Provided records:
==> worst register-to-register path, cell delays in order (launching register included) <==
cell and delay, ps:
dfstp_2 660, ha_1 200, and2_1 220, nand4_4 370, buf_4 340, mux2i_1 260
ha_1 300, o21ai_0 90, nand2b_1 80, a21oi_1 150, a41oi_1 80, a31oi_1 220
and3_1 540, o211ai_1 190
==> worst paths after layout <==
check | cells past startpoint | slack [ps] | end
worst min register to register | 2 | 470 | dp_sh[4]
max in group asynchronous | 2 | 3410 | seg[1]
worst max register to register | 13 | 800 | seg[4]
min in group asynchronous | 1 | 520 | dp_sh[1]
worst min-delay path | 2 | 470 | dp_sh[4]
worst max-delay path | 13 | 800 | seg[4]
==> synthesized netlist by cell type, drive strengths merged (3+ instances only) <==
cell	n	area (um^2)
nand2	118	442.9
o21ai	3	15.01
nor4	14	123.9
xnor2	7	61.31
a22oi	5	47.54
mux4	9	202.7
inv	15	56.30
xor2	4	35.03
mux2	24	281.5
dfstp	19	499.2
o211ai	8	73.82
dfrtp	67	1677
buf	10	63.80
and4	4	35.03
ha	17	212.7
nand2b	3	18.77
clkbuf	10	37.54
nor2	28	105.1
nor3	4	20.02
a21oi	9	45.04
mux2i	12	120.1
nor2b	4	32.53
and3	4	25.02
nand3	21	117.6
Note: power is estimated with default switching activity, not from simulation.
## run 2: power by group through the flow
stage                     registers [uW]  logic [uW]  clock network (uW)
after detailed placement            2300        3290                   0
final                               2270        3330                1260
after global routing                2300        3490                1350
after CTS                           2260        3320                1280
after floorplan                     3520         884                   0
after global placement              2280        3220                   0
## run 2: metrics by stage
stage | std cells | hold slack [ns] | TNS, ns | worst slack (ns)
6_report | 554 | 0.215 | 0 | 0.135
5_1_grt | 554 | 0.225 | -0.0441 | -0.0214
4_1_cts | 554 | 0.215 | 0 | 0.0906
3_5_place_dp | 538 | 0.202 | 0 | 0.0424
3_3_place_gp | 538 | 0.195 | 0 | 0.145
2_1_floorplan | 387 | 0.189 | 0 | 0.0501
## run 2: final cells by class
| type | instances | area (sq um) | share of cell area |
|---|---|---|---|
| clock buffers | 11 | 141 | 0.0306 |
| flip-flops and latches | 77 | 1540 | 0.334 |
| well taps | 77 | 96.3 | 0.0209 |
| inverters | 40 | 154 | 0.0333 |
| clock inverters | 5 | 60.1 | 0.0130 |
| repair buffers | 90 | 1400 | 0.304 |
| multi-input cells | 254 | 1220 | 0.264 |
**src/rtl/core_if_pkg.sv**
```systemverilog
`default_nettype none
// ============================================================================
// Package  : core_if_pkg
// Brief    : Shared types, bus widths and helpers for the instruction-fetch stage.
// Revision : 1.0 - initial release
// ============================================================================
package core_if_pkg;

    localparam int          c_inst_addr_w = 32;
    localparam int          c_inst_w      = 32;
    localparam logic [31:0] c_inst_step   = 32'd4;
    localparam logic [31:0] c_zero_word   = 32'h0000_0000;

    typedef enum logic [1:0] {
        IF_IDLE  = 2'd0,
        IF_FETCH = 2'd1,
        IF_DRAIN = 2'd2
    } if_state_e;

    function automatic logic [c_inst_addr_w-1:0] word_align(input logic [c_inst_addr_w-1:0] addr);
        return addr & ~32'h0000_0003;
    endfunction

endpackage
`default_nettype wire

```
**src/rtl/core_if_fifo.sv**
```systemverilog
`default_nettype none
// ============================================================================
// Module   : core_if_fifo
// Brief    : First-word-fall-through FIFO with synchronous clear and occupancy count.
// Revision : 1.0 - initial release
// ============================================================================
module core_if_fifo #(
    parameter int WIDTH = 32,
    parameter int DEPTH = 2
) (
    input  logic                       clk,
    input  logic                       rst,
    input  logic                       i_push,
    input  logic [WIDTH-1:0]           i_push_data,
    input  logic                       i_pop,
    input  logic                       i_clear,
    output logic [$clog2(DEPTH):0]     o_count,
    output logic [WIDTH-1:0]           o_head
);

    localparam int c_ptr_w = $clog2(DEPTH);
    localparam int c_cnt_w = $clog2(DEPTH) + 1;

    typedef logic [c_ptr_w-1:0] ptr_t;
    typedef logic [c_cnt_w-1:0] cnt_t;

    logic [WIDTH-1:0] r_mem [DEPTH];
    ptr_t             r_wr_ptr;
    ptr_t             r_rd_ptr;
    cnt_t             r_count;
    logic             w_do_push;
    logic             w_do_pop;

    assign w_do_push = i_push && (r_count != cnt_t'(DEPTH));
    assign w_do_pop  = i_pop && (r_count != '0);

    always_ff @(posedge clk) begin
        if (!rst || i_clear) begin
            r_wr_ptr <= '0;
            r_rd_ptr <= '0;
            r_count  <= '0;
        end else begin
            if (w_do_push) begin
                r_wr_ptr <= r_wr_ptr + ptr_t'(1);
            end
            if (w_do_pop) begin
                r_rd_ptr <= r_rd_ptr + ptr_t'(1);
            end
            r_count <= r_count + cnt_t'(w_do_push) - cnt_t'(w_do_pop);
        end
    end

    // Storage carries no reset; occupancy alone decides what is valid.
    always_ff @(posedge clk) begin
        if (w_do_push) begin
            r_mem[r_wr_ptr] <= i_push_data;
        end
    end

    assign o_count = r_count;
    assign o_head  = r_mem[r_rd_ptr];

endmodule
`default_nettype wire

```
**src/rtl/core_if.sv**
```systemverilog
`default_nettype none
// ============================================================================
// Module   : core_if
// Brief    : Instruction-fetch stage: PC ownership, credit-limited imem fetch,
//            buffered FWFT delivery to IF/ID and redirect flushing.
// Revision : 1.0 - initial release
// ============================================================================
module core_if
    import core_if_pkg::*;
#(
    parameter logic [c_inst_addr_w-1:0] RESET_PC   = 32'h0000_0000,
    parameter int                       FIFO_DEPTH = 2
) (
    input  logic                     clk,
    input  logic                     rst,
    output logic                     imem_req_valid_out,
    output logic [c_inst_addr_w-1:0] imem_req_addr_out,
    input  logic                     imem_req_ready_in,
    input  logic                     imem_resp_valid_in,
    input  logic [c_inst_w-1:0]      imem_resp_data_in,
    output logic                     inst_valid_out,
    output logic [c_inst_w-1:0]      inst_out,
    output logic [c_inst_addr_w-1:0] inst_addr_out,
    input  logic                     id_ready_in,
    input  logic                     jump_en_in,
    input  logic [c_inst_addr_w-1:0] jump_addr_in,
    output logic                     proto_err_out
);

    localparam int c_cnt_w = $clog2(FIFO_DEPTH) + 1;
    typedef logic [c_cnt_w-1:0] cnt_t;
    localparam cnt_t c_depth = cnt_t'(FIFO_DEPTH);

    if_state_e                r_state;
    if_state_e                w_state_nxt;
    logic [c_inst_addr_w-1:0] r_pc;
    logic [c_inst_addr_w-1:0] w_pc_nxt;
    cnt_t                     r_drop;
    cnt_t                     w_drop_nxt;
    logic                     r_proto_err;

    cnt_t                     w_outstanding;
    cnt_t                     w_ib_count;
    cnt_t                     w_out_after;
    logic [c_cnt_w:0]         w_credit_used;
    logic                     w_req_valid;
    logic                     w_req_accept;
    logic                     w_resp_ok;
    logic                     w_resp_orphan;
    logic                     w_ib_push;
    logic                     w_ib_pop;
    logic                     w_inst_valid;
    logic [2*c_inst_w-1:0]    w_ib_head;
    logic [c_inst_addr_w-1:0] w_aq_head;

    // The address queue occupancy is the outstanding-request count.
    core_if_fifo #(
        .WIDTH (c_inst_addr_w),
        .DEPTH (FIFO_DEPTH)
    ) u_addr_q (
        .clk         (clk),
        .rst         (rst),
        .i_push      (w_req_accept),
        .i_push_data (r_pc),
        .i_pop       (w_resp_ok),
        .i_clear     (1'b0),
        .o_count     (w_outstanding),
        .o_head      (w_aq_head)
    );

    core_if_fifo #(
        .WIDTH (2 * c_inst_w),
        .DEPTH (FIFO_DEPTH)
    ) u_inst_buf (
        .clk         (clk),
        .rst         (rst),
        .i_push      (w_ib_push),
        .i_push_data ({imem_resp_data_in, w_aq_head}),
        .i_pop       (w_ib_pop),
        .i_clear     (jump_en_in),
        .o_count     (w_ib_count),
        .o_head      (w_ib_head)
    );

    assign w_credit_used = {1'b0, w_outstanding} + {1'b0, w_ib_count};
    assign w_req_valid   = (r_state == IF_FETCH) && (w_credit_used < {1'b0, c_depth}) && !jump_en_in;
    assign w_req_accept  = w_req_valid && imem_req_ready_in;
    assign w_resp_ok     = imem_resp_valid_in && (w_outstanding != '0);
    assign w_resp_orphan = imem_resp_valid_in && (w_outstanding == '0);
    assign w_out_after   = w_outstanding + cnt_t'(w_req_accept) - cnt_t'(w_resp_ok);
    assign w_ib_push     = w_resp_ok && (r_state == IF_FETCH) && (r_drop == '0) && !jump_en_in;
    assign w_inst_valid  = (w_ib_count != '0);
    assign w_ib_pop      = w_inst_valid && id_ready_in && !jump_en_in;

    always_ff @(posedge clk) begin
        if (!rst) begin
            r_state     <= IF_IDLE;
            r_pc        <= RESET_PC;
            r_drop      <= '0;
            r_proto_err <= 1'b0;
        end else begin
            r_state     <= w_state_nxt;
            r_pc        <= w_pc_nxt;
            r_drop      <= w_drop_nxt;
            r_proto_err <= r_proto_err | w_resp_orphan;
        end
    end

    always_comb begin
        w_state_nxt = r_state;
        w_pc_nxt    = r_pc;
        w_drop_nxt  = r_drop;
        if (jump_en_in) begin
            // Every request still in flight after this edge belongs to the old path.
            w_pc_nxt    = word_align(jump_addr_in);
            w_drop_nxt  = w_out_after;
            w_state_nxt = (w_out_after != '0) ? IF_DRAIN : IF_FETCH;
        end else begin
            case (r_state)
                IF_IDLE: begin
                    w_state_nxt = IF_FETCH;
                end
                IF_FETCH: begin
                    if (w_req_accept) begin
                        w_pc_nxt = r_pc + c_inst_step;
                    end
                end
                IF_DRAIN: begin
                    if (w_resp_ok && (r_drop != '0)) begin
                        w_drop_nxt = r_drop - cnt_t'(1);
                    end
                    if (w_drop_nxt == '0) begin
                        w_state_nxt = IF_FETCH;
                    end
                end
                default: begin
                    w_state_nxt = IF_IDLE;
                end
            endcase
        end
    end

    assign imem_req_valid_out = w_req_valid;
    assign imem_req_addr_out  = r_pc;
    assign inst_valid_out     = w_inst_valid;
    assign inst_out           = w_inst_valid ? w_ib_head[2*c_inst_w-1:c_inst_w] : c_zero_word;
    assign inst_addr_out      = w_inst_valid ? w_ib_head[c_inst_addr_w-1:0] : c_zero_word;
    assign proto_err_out      = r_proto_err;

endmodule
`default_nettype wire
```
===== src/rtl/conv_pkg.sv =====
// Shared definitions for the KxK sequential MAC convolution block.
//   state_t : FSM states (IDLE, CALC, DONE)
//   clog2   : ceiling log2 of an unsigned value (clog2(1) = 0)
//   acc_w   : accumulator width that cannot overflow for TAPS products
//   ngrp    : number of LANES-wide groups needed to cover TAPS taps
package conv_pkg;

  typedef enum logic [1:0] {
    IDLE,
    CALC,
    DONE
  } state_t;

  function automatic int unsigned clog2(input int unsigned v);
    int unsigned r;
    r = 0;
    for (int unsigned i = 0; i < 32; i++) begin
      if ((32'd1 << i) < v) r = i + 1;
    end
    return r;
  endfunction

  function automatic int unsigned acc_w(input int unsigned dw, input int unsigned taps);
    return 2 * dw + clog2(taps);
  endfunction

  function automatic int unsigned ngrp(input int unsigned taps, input int unsigned lanes);
    return (taps + lanes - 1) / lanes;
  endfunction

endpackage


===== src/rtl/conv_mac_lane.sv =====
// One DATA_W x DATA_W multiplier lane.
//   i_a, i_b : operands (two's complement when SIGNED != 0)
//   o_prod   : full-width 2*DATA_W product
module conv_mac_lane #(
  parameter int unsigned DATA_W = 6,
  parameter int unsigned SIGNED = 0
) (
  input  logic [DATA_W-1:0]   i_a,
  input  logic [DATA_W-1:0]   i_b,
  output logic [2*DATA_W-1:0] o_prod
);

  localparam int unsigned PW = 2 * DATA_W;

  if (SIGNED != 0) begin : g_signed
    logic signed [PW-1:0] w_sa;
    logic signed [PW-1:0] w_sb;
    assign w_sa   = PW'($signed(i_a));
    assign w_sb   = PW'($signed(i_b));
    assign o_prod = PW'(w_sa * w_sb);
  end else begin : g_unsigned
    logic [PW-1:0] w_ua;
    logic [PW-1:0] w_ub;
    assign w_ua   = PW'(i_a);
    assign w_ub   = PW'(i_b);
    assign o_prod = PW'(w_ua * w_ub);
  end

endmodule


===== src/rtl/conv_kxk_mac_seq.sv =====
// Sequential KxK window dot product: LANES taps are multiplied and
// accumulated per cycle over NGRP cycles.
//   clk, rst             : clock, synchronous active-high reset
//   in_data, kernel      : packed window / weights, tap i at [i*DATA_W +: DATA_W]
//   in_valid / in_ready  : input handshake (ready only in IDLE, low in reset)
//   out_data             : sum of all TAPS products, ACC_W bits
//   out_valid / out_ready: output handshake, result held until consumed
module conv_kxk_mac_seq
  import conv_pkg::*;
#(
  parameter int unsigned DATA_W = 6,
  parameter int unsigned K      = 5,
  parameter int unsigned LANES  = 5,
  parameter int unsigned SIGNED = 0
) (
  input  logic                                clk,
  input  logic                                rst,
  input  logic [K*K*DATA_W-1:0]               in_data,
  input  logic [K*K*DATA_W-1:0]               kernel,
  input  logic                                in_valid,
  output logic                                in_ready,
  output logic [acc_w(DATA_W, K*K)-1:0]       out_data,
  output logic                                out_valid,
  input  logic                                out_ready
);

  localparam int unsigned TAPS  = K * K;
  localparam int unsigned NGRP  = ngrp(TAPS, LANES);
  localparam int unsigned ACC_W = acc_w(DATA_W, TAPS);
  localparam int unsigned PW    = 2 * DATA_W;
  localparam int unsigned GRP_W = (NGRP > 1) ? clog2(NGRP) : 1;
  // Mux depth is rounded up to a power of two so r_grp indexes it exactly;
  // the extra slots (and taps >= TAPS) are tied to zero.
  localparam int unsigned NSLOT = 1 << GRP_W;

  state_t                 r_state;
  state_t                 w_next;
  logic [TAPS*DATA_W-1:0] r_data;
  logic [TAPS*DATA_W-1:0] r_kern;
  logic [ACC_W-1:0]       r_acc;
  logic [ACC_W-1:0]       w_sum;
  logic [GRP_W-1:0]       r_grp;
  logic                   w_accept;
  logic                   w_last;

  logic [DATA_W-1:0] w_sel_d [LANES][NSLOT];
  logic [DATA_W-1:0] w_sel_k [LANES][NSLOT];
  logic [DATA_W-1:0] w_a     [LANES];
  logic [DATA_W-1:0] w_b     [LANES];
  logic [PW-1:0]     w_prod  [LANES];

  for (genvar l = 0; l < LANES; l++) begin : g_lane
    for (genvar s = 0; s < NSLOT; s++) begin : g_slot
      if (s * LANES + l < TAPS) begin : g_tap
        assign w_sel_d[l][s] = r_data[(s*LANES+l)*DATA_W +: DATA_W];
        assign w_sel_k[l][s] = r_kern[(s*LANES+l)*DATA_W +: DATA_W];
      end else begin : g_pad
        assign w_sel_d[l][s] = '0;
        assign w_sel_k[l][s] = '0;
      end
    end
    assign w_a[l] = w_sel_d[l][r_grp];
    assign w_b[l] = w_sel_k[l][r_grp];

    conv_mac_lane #(
      .DATA_W(DATA_W),
      .SIGNED(SIGNED)
    ) u_lane (
      .i_a   (w_a[l]),
      .i_b   (w_b[l]),
      .o_prod(w_prod[l])
    );
  end

  // Lane products are extended to ACC_W according to operand signedness
  // and summed; synthesis balances this into an adder tree.
  always_comb begin
    w_sum = '0;
    for (int unsigned l = 0; l < LANES; l++) begin
      if (SIGNED != 0) w_sum = w_sum + ACC_W'($signed(w_prod[l]));
      else             w_sum = w_sum + ACC_W'(w_prod[l]);
    end
  end

  assign w_accept = (r_state == IDLE) && in_valid;
  assign w_last   = (r_grp == GRP_W'(NGRP - 1));
  assign out_data = r_acc;

  always_ff @(posedge clk) begin
    if (rst) r_state <= IDLE;
    else     r_state <= w_next;
  end

  always_comb begin
    w_next    = r_state;
    in_ready  = 1'b0;
    out_valid = 1'b0;
    case (r_state)
      IDLE: begin
        in_ready = ~rst;
        if (in_valid) w_next = CALC;
      end
      CALC: begin
        if (w_last) w_next = DONE;
      end
      DONE: begin
        out_valid = 1'b1;
        if (out_ready) w_next = IDLE;
      end
      default: w_next = IDLE;
    endcase
  end

  always_ff @(posedge clk) begin
    if (rst) begin
      r_acc <= '0;
      r_grp <= '0;
    end else if (w_accept) begin
      r_data <= in_data;
      r_kern <= kernel;
      r_acc  <= '0;
      r_grp  <= '0;
    end else if (r_state == CALC) begin
      r_acc <= r_acc + w_sum;
      r_grp <= r_grp + 1'b1;
    end
  end

endmodule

Task statement: Your task is to transcribe, with no changes, only the lines of the listing above that lie between the line holding "and3_1 540, o211ai_1 190" and the line holding "worst max register", inclusive.

Solution to this exercise:
and3_1 540, o211ai_1 190
==> worst paths after layout <==
check | cells past startpoint | slack [ps] | end
worst min register to register | 2 | 470 | dp_sh[4]
max in group asynchronous | 2 | 3410 | seg[1]
worst max register to register | 13 | 800 | seg[4]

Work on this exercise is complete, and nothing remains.